/sembler

An assembler for the VM from Stockfighter's Jailbreak levels

Primary LanguageRustMIT LicenseMIT

sembler

Stockfighter is a programming challenge involving automated trading and AVR microcontrollers. Sembler is an assembler for the virtual machine featured in Stockfighter. Sembler possibly contains spoilers for several Stockfighter levels, so read on at your own peril.

Usage

sembler [OPTIONS] <INPUT>

Options are:

  • -e, --entry-point <SYMBOL>: Allows you to specify a custom entry point. Defaults to main.
  • -o, --output <FILE>: Allows you to specify an output file for the assembled bytecode. Defaults to printing output to standard output.

Syntax

Assembly files are split into two sections, bss and raw. bss contains data, and raw contains executable instructions.

bss {
    ...
}

raw {
    ...
}

Each section consists of multiple statements. Each statement can either be an SVM (Stockfighter Virtual Machine) instruction, or a directive which tells the assembler to take some action.

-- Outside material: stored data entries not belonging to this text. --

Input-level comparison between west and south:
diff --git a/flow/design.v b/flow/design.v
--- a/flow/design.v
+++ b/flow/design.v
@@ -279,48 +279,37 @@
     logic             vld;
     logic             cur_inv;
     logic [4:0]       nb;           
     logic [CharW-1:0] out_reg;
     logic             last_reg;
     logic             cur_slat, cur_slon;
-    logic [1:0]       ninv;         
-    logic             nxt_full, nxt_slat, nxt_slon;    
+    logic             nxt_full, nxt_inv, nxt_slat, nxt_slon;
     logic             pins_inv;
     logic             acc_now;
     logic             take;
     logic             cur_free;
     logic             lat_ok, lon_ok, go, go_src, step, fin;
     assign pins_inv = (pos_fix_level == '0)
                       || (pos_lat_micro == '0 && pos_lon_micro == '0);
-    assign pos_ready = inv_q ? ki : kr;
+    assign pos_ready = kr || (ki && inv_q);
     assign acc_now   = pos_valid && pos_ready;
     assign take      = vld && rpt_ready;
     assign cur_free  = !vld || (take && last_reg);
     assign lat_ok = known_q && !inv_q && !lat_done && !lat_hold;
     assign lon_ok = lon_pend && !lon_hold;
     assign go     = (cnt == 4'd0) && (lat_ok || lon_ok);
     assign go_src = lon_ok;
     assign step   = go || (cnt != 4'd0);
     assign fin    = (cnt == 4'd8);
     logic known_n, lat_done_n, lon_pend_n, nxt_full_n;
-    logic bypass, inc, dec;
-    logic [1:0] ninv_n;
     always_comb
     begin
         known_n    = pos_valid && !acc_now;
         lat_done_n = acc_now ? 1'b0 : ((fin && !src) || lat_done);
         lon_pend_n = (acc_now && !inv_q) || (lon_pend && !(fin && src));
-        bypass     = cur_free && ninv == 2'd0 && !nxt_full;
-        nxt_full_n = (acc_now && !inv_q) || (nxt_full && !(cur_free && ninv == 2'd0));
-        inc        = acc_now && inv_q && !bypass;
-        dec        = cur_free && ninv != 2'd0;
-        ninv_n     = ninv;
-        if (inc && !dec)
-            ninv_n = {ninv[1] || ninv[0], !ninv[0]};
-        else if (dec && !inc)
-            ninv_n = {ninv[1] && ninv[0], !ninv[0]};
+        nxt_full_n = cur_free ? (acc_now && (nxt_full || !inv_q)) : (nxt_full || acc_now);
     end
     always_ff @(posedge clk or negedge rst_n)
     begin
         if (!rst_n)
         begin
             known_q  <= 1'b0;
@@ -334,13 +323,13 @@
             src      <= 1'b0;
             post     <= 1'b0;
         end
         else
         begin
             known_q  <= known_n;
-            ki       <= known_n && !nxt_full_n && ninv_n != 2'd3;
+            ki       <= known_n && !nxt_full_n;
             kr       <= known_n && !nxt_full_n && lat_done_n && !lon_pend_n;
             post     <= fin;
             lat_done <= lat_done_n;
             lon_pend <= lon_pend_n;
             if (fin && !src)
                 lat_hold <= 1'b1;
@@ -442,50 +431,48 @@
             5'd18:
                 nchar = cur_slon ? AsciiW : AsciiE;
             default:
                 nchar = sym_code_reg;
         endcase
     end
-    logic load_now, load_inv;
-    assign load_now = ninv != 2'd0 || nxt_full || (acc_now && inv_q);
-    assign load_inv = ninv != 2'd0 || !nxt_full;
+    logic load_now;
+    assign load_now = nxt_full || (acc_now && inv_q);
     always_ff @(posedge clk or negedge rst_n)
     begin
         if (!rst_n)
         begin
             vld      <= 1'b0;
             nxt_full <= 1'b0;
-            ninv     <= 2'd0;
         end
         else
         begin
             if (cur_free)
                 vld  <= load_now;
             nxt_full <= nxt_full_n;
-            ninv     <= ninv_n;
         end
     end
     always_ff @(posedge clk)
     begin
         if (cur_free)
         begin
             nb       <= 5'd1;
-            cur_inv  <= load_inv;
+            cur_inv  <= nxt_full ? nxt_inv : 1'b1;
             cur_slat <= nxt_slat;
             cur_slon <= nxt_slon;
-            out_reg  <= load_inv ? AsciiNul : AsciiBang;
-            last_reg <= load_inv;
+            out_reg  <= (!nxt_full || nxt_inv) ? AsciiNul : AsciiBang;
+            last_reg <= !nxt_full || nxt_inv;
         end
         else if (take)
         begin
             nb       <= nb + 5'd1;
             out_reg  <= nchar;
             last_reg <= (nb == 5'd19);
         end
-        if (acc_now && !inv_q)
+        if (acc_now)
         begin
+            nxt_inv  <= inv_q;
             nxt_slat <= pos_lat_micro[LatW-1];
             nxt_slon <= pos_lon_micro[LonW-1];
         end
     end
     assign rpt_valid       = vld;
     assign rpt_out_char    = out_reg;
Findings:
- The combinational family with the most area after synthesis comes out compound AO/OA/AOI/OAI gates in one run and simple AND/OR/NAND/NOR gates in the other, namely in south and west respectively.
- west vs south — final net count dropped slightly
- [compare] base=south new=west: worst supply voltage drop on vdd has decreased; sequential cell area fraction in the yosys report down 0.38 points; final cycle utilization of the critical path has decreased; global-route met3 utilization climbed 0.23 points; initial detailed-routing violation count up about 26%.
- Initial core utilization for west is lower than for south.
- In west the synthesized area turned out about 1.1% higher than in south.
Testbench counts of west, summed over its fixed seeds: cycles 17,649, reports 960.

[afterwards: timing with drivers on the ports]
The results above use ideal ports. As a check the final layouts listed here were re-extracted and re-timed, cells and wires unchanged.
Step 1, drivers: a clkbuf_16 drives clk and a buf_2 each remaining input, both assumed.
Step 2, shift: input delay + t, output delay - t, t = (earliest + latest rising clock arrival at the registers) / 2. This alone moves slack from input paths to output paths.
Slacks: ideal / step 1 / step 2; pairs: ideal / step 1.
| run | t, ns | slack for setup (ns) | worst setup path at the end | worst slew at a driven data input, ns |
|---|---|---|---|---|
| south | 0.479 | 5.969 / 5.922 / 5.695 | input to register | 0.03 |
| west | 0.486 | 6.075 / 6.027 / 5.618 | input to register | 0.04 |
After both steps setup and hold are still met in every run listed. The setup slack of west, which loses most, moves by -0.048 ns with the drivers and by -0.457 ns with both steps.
This design comes from an exercise in tuning for small area, a short achievable clock period and few clock cycles per item on the open sky130 flow, not from production work. In this exercise RTL edits were held to simulation tests only and were not proved equivalent to the original.

// snowInit
module snowInit (
    input  logic         clk,
    input  logic         reset,
    input  logic         load,
    input  logic [127:0] key,
    input  logic [127:0] iv,
    output logic [511:0] lfsrOut,
    output logic [95:0]  fsmOut,
    output logic         done
);
    logic        running;
    logic        lastRound;
    logic        loadSel;
    logic        stepSel;
    logic        holdSel;
    logic [31:0] fsmWord;
    logic [31:0] s15;
    logic [31:0] s5;
    initControl control (
        .clk       (clk),
        .reset     (reset),
        .load      (load),
        .lastRound (lastRound),
        .running   (running),
        .loadSel   (loadSel),
        .stepSel   (stepSel),
        .holdSel   (holdSel),
        .done      (done)
    );
    roundCounter counter (
        .clk       (clk),
        .load      (load),
        .running   (running),
        .lastRound (lastRound)
    );
    snowLfsr lfsr (
        .clk     (clk),
        .loadSel (loadSel),
        .stepSel (stepSel),
        .holdSel (holdSel),
        .key     (key),
  ...
Size: ~7100 cells after synthesis, about 870 I/O pins, ~47000 um2 of cells after synthesis.
export LEC_CHECK = 0
export CAP_MARGIN = 20
export CORE_MARGIN = 2
export CORE_UTILIZATION = 62
export PLACE_DENSITY = 0.75
export SETUP_SLACK_MARGIN = 3.0
export SLEW_MARGIN = 20
create_clock -name core_clock -period 6.0 [get_ports {clk}]
standard.sh (not shown) runs the stock make flow with config.mk's settings and CLKGATE_MAP_FILE= SYNTH_SCRIPT=/design/flow/synth_recipe.tcl, a recipe that flattens the netlist after the stock synthesis.
==> flow/flow/run.sh <==
#!/bin/bash
# Own layout flow.
# 1. the standard synthesis (the reference for register names and cells).
# 2. The same ORFS synthesis again, keeping the byte S-box modules (sboxSR,
#    sboxSQ) as separate modules.
# 3. Yosys/ABC re-mapping: each S-box module on its own from its collapsed
#    function, the rest for area under a delay target; registers untouched.
#    If the registers (names and cells) differ from step 1 in any way, the
#    flow re-maps step 1's netlist instead.
# 4. the standard layout from floorplan on, with plain port buffers.
set -euo pipefail
WORK=$(pwd)
FLOWDIR=$WORK/flow
YOSYS=$(command -v yosys || echo "$FLOW_HOME/../tools/install/yosys/bin/yosys")
LIB=$FLOW_HOME/platforms/$FLOW_PLATFORM/lib/sky130_fd_sc_hd__tt_025C_1v80.lib
RES=$WORK/orfs/results/$FLOW_PLATFORM/snowInit/base
RESH=$WORK/orfs_h/results/$FLOW_PLATFORM/snowInit/base
ABC_D=$(cat $FLOWDIR/abc_delay_ps)
SB_D=$(cat $FLOWDIR/sbox_delay_ps)
PORTBUF=$(cat $FLOWDIR/port_buffer)
CTSARGS=$(cat $FLOWDIR/cts_args)

bash standard.sh synth > $WORK/flow_synth.log 2>&1
cp $RES/1_2_yosys.v $WORK/std_synth.v

# Cells ABC must not use: the flow's don't-use list, plus every lpflow/probe cell
python3 $FLOWDIR/dontuse.py $LIB $WORK/orfs/logs/$FLOW_PLATFORM/snowInit/base/1_2_yosys.log > $WORK/dont_use.txt
DU=$(sed 's/^/-dont_use /' $WORK/dont_use.txt | tr '\n' ' ')
clean_cells() { # netlist -> 0 if it holds no don't-use cell
  ! grep -q -w -F -f $WORK/dont_use.txt "$1"
}

# Second synthesis: same script, S-box modules kept, no final flatten
sed -e '/^flatten/d' synth_recipe.tcl > $WORK/synth_h.tcl
sed -e "s#WORK_HOME=$WORK/orfs #WORK_HOME=$WORK/orfs_h #" \
    -e "s#SYNTH_SCRIPT=[^ ]*#SYNTH_SCRIPT=$WORK/synth_h.tcl SYNTH_KEEP_MODULES='sboxSR sboxSQ'#" \
    -e '/^if /,$d' standard.sh > $WORK/standard_h.sh
HIER_OK=0
if bash $WORK/standard_h.sh $RESH/1_2_yosys.v > $WORK/flow_synth_h.log 2>&1; then
  cp $RESH/1_2_yosys.v $WORK/hier_synth.v
  sed -e "s#@D@#$ABC_D#g" $FLOWDIR/remap.abc > $WORK/remap.abc
  sed -e "s#@D@#$SB_D#g" $FLOWDIR/sbox.abc > $WORK/sbox.abc
  sed -e "s#@LIB@#$LIB#g" -e "s#@DU@#$DU#g" -e "s#@IN@#$WORK/hier_synth.v#g" -e "s#@OUT@#$WORK/remapped_h.v#g" \
      -e "s#@ABC@#$WORK/remap.abc#g" -e "s#@SBABC@#$WORK/sbox.abc#g" $FLOWDIR/remap_h.ys > $WORK/remap_h.ys
  if $YOSYS -l $WORK/flow_remap_h.log -q $WORK/remap_h.ys > /dev/null 2>&1; then
    python3 $FLOWDIR/regs.py $WORK/std_synth.v > $WORK/regs_std.txt
    python3 $FLOWDIR/regs.py $WORK/remapped_h.v > $WORK/regs_h.txt
    if cmp -s $WORK/regs_std.txt $WORK/regs_h.txt && [ -s $WORK/regs_std.txt ] && clean_cells $WORK/remapped_h.v; then
      HIER_OK=1
    fi
  fi
fi
echo "hierarchical remap used: $HIER_OK" > $WORK/flow_choice.log

if [ $HIER_OK = 1 ]; then
  cp $WORK/remapped_h.v $WORK/remapped.v
else
  sed -e "s#@D@#$ABC_D#g" $FLOWDIR/remap.abc > $WORK/remap.abc
  sed -e "s#@LIB@#$LIB#g" -e "s#@DU@#$DU#g" -e "s#@IN@#$WORK/std_synth.v#g" -e "s#@OUT@#$WORK/remapped.v#g" \
      -e "s#@ABC@#$WORK/remap.abc#g" $FLOWDIR/remap.ys > $WORK/remap.ys
  if ! $YOSYS -l $WORK/flow_remap.log -q $WORK/remap.ys > /dev/null 2>&1 || ! clean_cells $WORK/remapped.v; then
    echo "plain remap failed: standard netlist kept" >> $WORK/flow_choice.log
    cp $WORK/std_synth.v $WORK/remapped.v
  fi
fi

# A newer netlist makes ORFS rebuild 1_synth.odb and everything after it
cp $WORK/remapped.v $RES/1_2_yosys.v
touch $RES/1_2_yosys.v
bash standard.sh BUFFER_PORTS_ARGS="-buffer_cell $PORTBUF" CTS_ARGS="$CTSARGS" ${FINAL_TARGET:-finish} > $WORK/flow_finish.log 2>&1
==> flow/flow/cts_args <==
-sink_clustering_enable -repair_clock_nets -dont_use_dummy_load -buf_list sky130_fd_sc_hd__clkbuf_8 -sink_clustering_size 20
Other scripts of this flow, unchanged in this note and not shown: flow/flow/abc_delay_ps, flow/flow/dontuse.py, flow/flow/port_buffer, flow/flow/regs.py, flow/flow/remap.abc, flow/flow/remap.ys, flow/flow/remap_h.ys, flow/flow/sbox.abc, flow/flow/sbox_delay_ps
The starting point died in 5_1_grt on GRT-0116.
Testbench counts at the start, summed over its fixed seeds: cycles 8,448, items 256.
Rerun with:
Settings changed: CORE_UTILIZATION 62 to 40, PLACE_DENSITY 0.75 to 0.6, SETUP_SLACK_MARGIN 3.0 to 2.6.
- With this change the flow completed without violations
- area after synthesis stays the same
- synthesized cell count stays the same
Rerun with:
Settings changed: CORE_UTILIZATION 40 to 55, PLACE_DENSITY 0.6 to 0.7, SETUP_SLACK_MARGIN 2.6 to 3.0.
Now the flow did not get past 5_1_grt.
Synthesized cell count stays the same.
Synthesized area does not change.
Rerun with:
==> flow/flow/cts_args (replaced) <==
-sink_clustering_enable -repair_clock_nets -dont_use_dummy_load -buf_list sky130_fd_sc_hd__clkbuf_8 -sink_clustering_size 30
Settings changed: CORE_UTILIZATION 55 to 40, PLACE_DENSITY 0.7 to 0.6, SETUP_SLACK_MARGIN 3.0 to 2.6.
Result:
- Now the flow completed with no timing, DRC or antenna violations
- area after synthesis is unchanged
- synthesized cell count is unchanged

========
willow:
snowInit again, from the RTL that the note above started with.
export LEC_CHECK = 0
export CAP_MARGIN = 20
export CORE_MARGIN = 2
export CORE_UTILIZATION = 40
export PLACE_DENSITY = 0.55
export SETUP_SLACK_MARGIN = 2.5
export SLEW_MARGIN = 20
create_clock -name core_clock -period 6.0 [get_ports {clk}]
==> flow/flow/abc_delay_ps <==
1800
==> flow/flow/cts_args <==
-sink_clustering_enable -repair_clock_nets -dont_use_dummy_load -buf_list sky130_fd_sc_hd__clkbuf_8 -sink_clustering_size 20
==> flow/flow/dontuse.py <==
# Print the cells ABC may not use: lpflow/probe cells of the library and
# every -dont_use cell named in the standard synthesis log
import re, sys
lib, log = sys.argv[1], sys.argv[2]
cells = set()
for m in re.finditer(r'cell\s*\(\s*"?(\w+)"?\s*\)', open(lib).read()):
    if 'lpflow' in m.group(1) or 'probe' in m.group(1):
        cells.add(m.group(1))
try:
    cells |= set(re.findall(r'-dont_use\s+(\S+)', open(log).read()))
except OSError:
    pass
print('\n'.join(sorted(cells)))
==> flow/flow/port_buffer <==
sky130_fd_sc_hd__buf_1
==> flow/flow/regs.py <==
# List "cell instance" for every flip-flop in a netlist, sorted
import re, sys
t = open(sys.argv[1]).read()
out = []
for m in re.finditer(r'^\s*(sky130_fd_sc_hd__(?:df|sdf|edf|dl)\w*)\s+(\S+)\s*\(', t, re.M):
    out.append(m.group(1) + ' ' + m.group(2))
print('\n'.join(sorted(out)))
==> flow/flow/remap.abc <==
strash
dc2
dch -f
map -D @D@
mfs2
strash
dch -f
map -D @D@
topo
buffer -p
upsize -D @D@
dnsize -D @D@
stime -p
==> flow/flow/remap.ys <==
read_liberty -ignore_miss_func @LIB@
read_verilog @IN@
hierarchy -top snowInit
blackbox sky130_fd_sc_hd__dfxtp_1 sky130_fd_sc_hd__dfrtp_1 sky130_fd_sc_hd__dfstp_1 sky130_fd_sc_hd__conb_1
flatten
opt_clean
abc -liberty @LIB@ @DU@ -script @ABC@
opt_clean -purge
setundef -zero
hilomap -singleton -hicell sky130_fd_sc_hd__conb_1 HI -locell sky130_fd_sc_hd__conb_1 LO
stat -liberty @LIB@
write_verilog -noattr -noexpr -nohex -nodec @OUT@
==> flow/flow/remap_h.ys <==
read_liberty -ignore_miss_func @LIB@
read_verilog @IN@
hierarchy -top snowInit
blackbox sky130_fd_sc_hd__dfxtp_1 sky130_fd_sc_hd__dfrtp_1 sky130_fd_sc_hd__dfstp_1 sky130_fd_sc_hd__conb_1
setattr -mod -set keep_hierarchy 1 sboxSR sboxSQ
flatten
opt_clean
abc -liberty @LIB@ @DU@ -script @SBABC@ sboxSR sboxSQ
abc -liberty @LIB@ @DU@ -script @ABC@ snowInit
setattr -mod -unset keep_hierarchy sboxSR sboxSQ
flatten
opt_clean -purge
setundef -zero
hilomap -singleton -hicell sky130_fd_sc_hd__conb_1 HI -locell sky130_fd_sc_hd__conb_1 LO
stat -liberty @LIB@
write_verilog -noattr -noexpr -nohex -nodec @OUT@
==> flow/flow/sbox.abc <==
strash
collapse

muxes
strash
dc2
dch -f
map -D @D@
topo
stime -p
==> flow/flow/sbox_delay_ps <==
800
Scripts as last shown in full above: flow/flow/run.sh
Testbench counts of willow, summed over its fixed seeds: cycles 8,448, items 256.
### willow -> juniper
# willow
export LEC_CHECK = 0
export CAP_MARGIN = 20
export CORE_MARGIN = 2
export CORE_UTILIZATION = 40
export PLACE_DENSITY = 0.55
export SETUP_SLACK_MARGIN = 2.5
export SLEW_MARGIN = 20
create_clock -name core_clock -period 6.0 [get_ports {clk}]
# juniper
export LEC_CHECK = 0
export CAP_MARGIN = 20
export CORE_MARGIN = 2
export CORE_UTILIZATION = 40
export PLACE_DENSITY = 0.6
export SETUP_SLACK_MARGIN = 2.8
export SLEW_MARGIN = 20
create_clock -name core_clock -period 6.0 [get_ports {clk}]
--- outcome ---
- Weighted congestion at the end of routability-driven global placement (juniper vs. willow) increases by a few percent
- juniper — final critical-path share of the clock period 5.2 points lower, willow as reference
- The run showing the greater worst setup slack is juniper.
- juniper gives more sum of routed wire length over all layers than willow did.

## re-timing with driven ports
No port has a modelled driver above. Below, the same layouts with a new extraction and two added sets of constraints.
Step 1: set_driving_cell puts a clkbuf_16 on clk and a buf_2 on each other input, an assumption about the parent block.
Step 2 adds t to the input delays and takes it off the output delays; t is the mean of the earliest and latest rising clock arrival at the registers after step 1. Input paths then give back, and output paths get back, about the clock's delay inside the block.
Slacks: ideal ports / drivers / drivers and shift; pairs: ideal ports / drivers.
run | t (ns) | setup slack, ns | worst slew at a driven data input, ns | cell pins on the clock port's net
the second run of note 1 | 0.804 | 2.473 / 2.473 / 2.126 | 0.38 | 1
the fourth run of note 1 | 0.804 | 2.473 / 2.473 / 2.126 | 0.38 | 1
willow | 0.825 | 2.379 / 2.379 / 1.779 | 0.42 | 1
juniper | 0.831 | 2.691 / 2.664 / 2.070 | 0.44 | 1
After both steps every run listed still meets setup and hold. The setup slack of juniper, which loses most, moves by -0.027 ns with the drivers and by -0.621 ns with both steps.
Source: an optimization exercise on an open RTL-to-GDS flow (aim: small area, a short achievable clock period and few clock cycles). Production flows keep margins and buffers that such runs may drop.
Only simulation tests tie the RTL to the original design; equivalence was not proved.

run 1:
// data_memory_pipe
module data_memory_pipe (
  input  logic        clk,
  input  logic        rst,
  input  logic        req_valid,
  output logic        req_ready,
  input  logic        req_write,
  input  logic [15:0] address,
  input  logic [15:0] store_data,
  input  logic [1:0]  byte_en,
  output logic [15:0] load_data,
  output logic        load_valid,
  output logic        addr_err
);
Size in the first run: about 11000 cells after synthesis, roughly 4600 flip-flops, about 140000 um2 of cells after synthesis.
==> flow/config.mk <==
export PLATFORM = sky130hd
export DESIGN_NAME = data_memory_pipe
export DESIGN_NICKNAME = data_memory_pipe
export VERILOG_FILES = /design/flow/design.v
export SDC_FILE = /design/flow/constraint.sdc
export NUM_CORES = 4
export LEC_CHECK = 0
export ABC_CLOCK_PERIOD_IN_PS = 1800
export CAP_MARGIN = 20
export CORE_MARGIN = 2
export CORE_UTILIZATION = 70
export CTS_CLUSTER_DIAMETER = 80
export CTS_CLUSTER_SIZE = 30
export SETUP_SLACK_MARGIN = 1.75
export SLEW_MARGIN = 20
export SYNTH_MEMORY_MAX_BITS = 8192
==> flow/constraint.sdc <==
create_clock -name core_clock -period 3.7 [get_ports {clk}]
set_input_delay 0.7400 -clock core_clock [delete_from_list [all_inputs] [get_ports {clk}]]
set_output_delay 0.7400 -clock core_clock [all_outputs]
set_load 0.01 [all_outputs]
run.sh (not shown) runs the stock make flow with config.mk's settings and CLKGATE_MAP_FILE= SYNTH_SCRIPT=/design/flow/synth_recipe.tcl, a recipe that flattens the netlist after the stock synthesis.
Testbench counts of run 1, summed over its fixed seeds: cycles 24,022.
Setup changes, run 1 to run 2
# run 1
export LEC_CHECK = 0
export ABC_CLOCK_PERIOD_IN_PS = 1800
export CAP_MARGIN = 20
export CORE_MARGIN = 2
export CORE_UTILIZATION = 70
export CTS_CLUSTER_DIAMETER = 80
export CTS_CLUSTER_SIZE = 30
export SETUP_SLACK_MARGIN = 1.75
export SLEW_MARGIN = 20
export SYNTH_MEMORY_MAX_BITS = 8192
create_clock -name core_clock -period 3.7 [get_ports {clk}]
# run 2
export LEC_CHECK = 0
export ABC_CLOCK_PERIOD_IN_PS = 1800
export CAP_MARGIN = 20
export CORE_MARGIN = 2
export CORE_UTILIZATION = 70
export CTS_CLUSTER_DIAMETER = 80
export CTS_CLUSTER_SIZE = 30
export SETUP_SLACK_MARGIN = 1.6
export SLEW_MARGIN = 20
export SYNTH_MEMORY_MAX_BITS = 8192
create_clock -name core_clock -period 3.7 [get_ports {clk}]
--- outcome ---
- Area growth from synthesis to layout: higher on run 1
- Run 2 vs run 1: post-route standard cell area excluding fillers down
- Between run 1 and run 2, the clock network area share does not differ in any meaningful way.
Changes in run 3 relative to run 2:
# run 2
export LEC_CHECK = 0
export ABC_CLOCK_PERIOD_IN_PS = 1800
export CAP_MARGIN = 20
export CORE_MARGIN = 2
export CORE_UTILIZATION = 70
export CTS_CLUSTER_DIAMETER = 80
export CTS_CLUSTER_SIZE = 30
export SETUP_SLACK_MARGIN = 1.6
export SLEW_MARGIN = 20
export SYNTH_MEMORY_MAX_BITS = 8192
create_clock -name core_clock -period 3.7 [get_ports {clk}]
# run 3
export LEC_CHECK = 0
export ABC_CLOCK_PERIOD_IN_PS = 1800
export CAP_MARGIN = 20
export CORE_MARGIN = 2
export CORE_UTILIZATION = 78
export CTS_CLUSTER_DIAMETER = 70
export CTS_CLUSTER_SIZE = 30
export SETUP_SLACK_MARGIN = 1.6
export SLEW_MARGIN = 20
export SYNTH_MEMORY_MAX_BITS = 8192
create_clock -name core_clock -period 3.7 [get_ports {clk}]
==> comparison <==
Global-route met3 utilization (higher): run 3. Re number of stages on the worst hold path: run 3 and run 2 aren't equal, and the higher value belongs to run 2. The worst hold-check path type comes out in2reg in one run and reg2reg in the other, namely in run 2 and run 3 respectively. [compare] base=run 2 new=run 3: width of the chip went down; register-to-register slack went up; area enclosed by the die boundary went down; post-route fraction of the period consumed by the critical path went down; share of the final layout cell area in sequential cells went down. Where maximum resistive drop on vdd is concerned, run 2 is better than run 3.

[re-timing with driven ports]
The results above use ideal ports. As a check the final layouts listed here were re-extracted and re-timed, cells and wires unchanged. Step 1, drivers: a clkbuf_16 drives clk and a buf_2 each remaining input, both assumed. Step 2 adds t to the input delays and takes it off the output delays; t is the mean of the earliest and latest rising clock arrival at the registers after step 1. Input paths then give back, and output paths get back, about the clock's delay inside the block. Slacks: ideal ports / drivers / drivers and shift; pairs: ideal ports / drivers.
run | t, ns | setup slack, ns | hold WS [ns]
run 1 | 0.984 | 1.472 / 1.283 / 0.298 | 0.216 / 0.133 / 0.335
run 2 | 0.976 | 1.437 / 1.383 / 0.573 | 0.239 / 0.162 / 0.326
run 3 | 0.985 | 1.454 / 1.388 / 0.403 | 0.331 / 0.331 / 0.331
After both steps every run listed still meets setup and hold. The setup slack of run 1, which loses most, moves by -0.189 ns with the drivers and by -1.174 ns with both steps.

Each statement can have a label preceding it. This label can then be used to refer to the address of the assembled statement in memory. For example:

adder:
    IMM 5
    ADD

adder refers to the address of the IMM 5 instruction.

Some SVM instructions take an argument. These arguments can be either an integer in either decimal or hexadecimal format, or a label:

IMM 0x1f3d
IMM 257
IMM -5
IMM message

When an argument is a label, sembler will replace the label with the address that label represents. For a list of all instructions, refer to the Stockfighter Virtual Machine documentation.

The following directives are implemented:

  • .asciz: This directive takes a string as an argument, and instructs the assembler to write that string to memory followed by a zero byte. For example, .asciz "foo" will emit the bytes 66 6F 6F 00. This type of string is also known as a C-style string or a null-terminated string.
  • .ascii: Same as .asciz, but without a null byte at the end.
  • .db: This directive takes a single byte as an argument, which it emits.
  • .dw: This directive takes a word (32-bit integer), and emits it as four bytes, big-endian. For example, .dw 0x12345678 will emit the bytes 12 34 56 78.

Example

bss {
  message: .asciz "Hello, world!"
}

raw {
factorial:
    ENT 0x0
    REL 0x0
    LI
    BNZ recurse
    IMM 0x1
    RET
recurse:
    REL 0x0
    LI
    PSH
    IMM 0x1
    SUB
    PUSHARG
    JSR factorial
    ADJ 0x1
    PSH
    REL 0x0
    LI
    MUL
    RET

main:
    ENT 0x0
    IMM message
    PUSHARG
    INT 0x2      ; printstring()
    ADJ 0x1
    IMM 0x7
    PUSHARG
    JSR factorial
    ADJ 0x1
    PSH
    INT 0x1      ; printint()
    ADJ 0x1
    IMM 0x0
    RET
}

Save this file as test.svm, and then run sembler test.svm. The output should be

{
  "bss": "SGVsbG8sIHdvcmxkIQA=",
  "ep": 55,
  "ok": true,
  "raw": "CgAAAAACAAAAAA0JAAAAFgUAAAABDAIAAAAADREFAAAAAR40BwAAAAALAAAAARECAAAAAA0fDAoAAAAABQAAAAA0IgAAAAILAAAAAQUAAAAHNAcAAAAACwAAAAERIgAAAAELAAAAAQUAAAAADA=="
}

If you run this in the Stockfighter Virtual Machine, the output should be

Hello, world!
5040

You can find more examples in the examples directory.

Building

Sembler is written in Rust. Since there currently are no prebuilt binaries, you'll have to build it yourself. Make sure Rust is installed (if it isn't, get it from https://www.rust-lang.org/ or use your preferred package manager), clone this project, and run cargo build --release (use cargo build to build a debug if you want to contribute). You'll be able to find the sembler executable in the target/release directory.

Unimplemented features

This is a wishlist of features that I want to add. If you would like to implement any of these, please create an issue for the feature and mention that you're implementing it yourself.

  • Useful error handling and messages. Currently, there are a lot of panics in the code, and error messages often don't specify what line of the input caused them.
  • Fancier expressions. Instruction arguments are either literals or labels at the moment. It would be nice to allow arithmetic that is evaluated to a constant at assembly time. For example, 'IMM 3 * 60 * 60' or 'IMM some_record + 5'.
  • Macros. Macros can give you some of the abstraction and code reuse features of higher level languages.
  • Object file output. I'd like sembler to be able to output object files without an entry point containing functions, which could then be linked into a final executable by a linker.
  • Tests. Rust has a built-in testing framework; which I'm currently not using. I'd like to remedy that.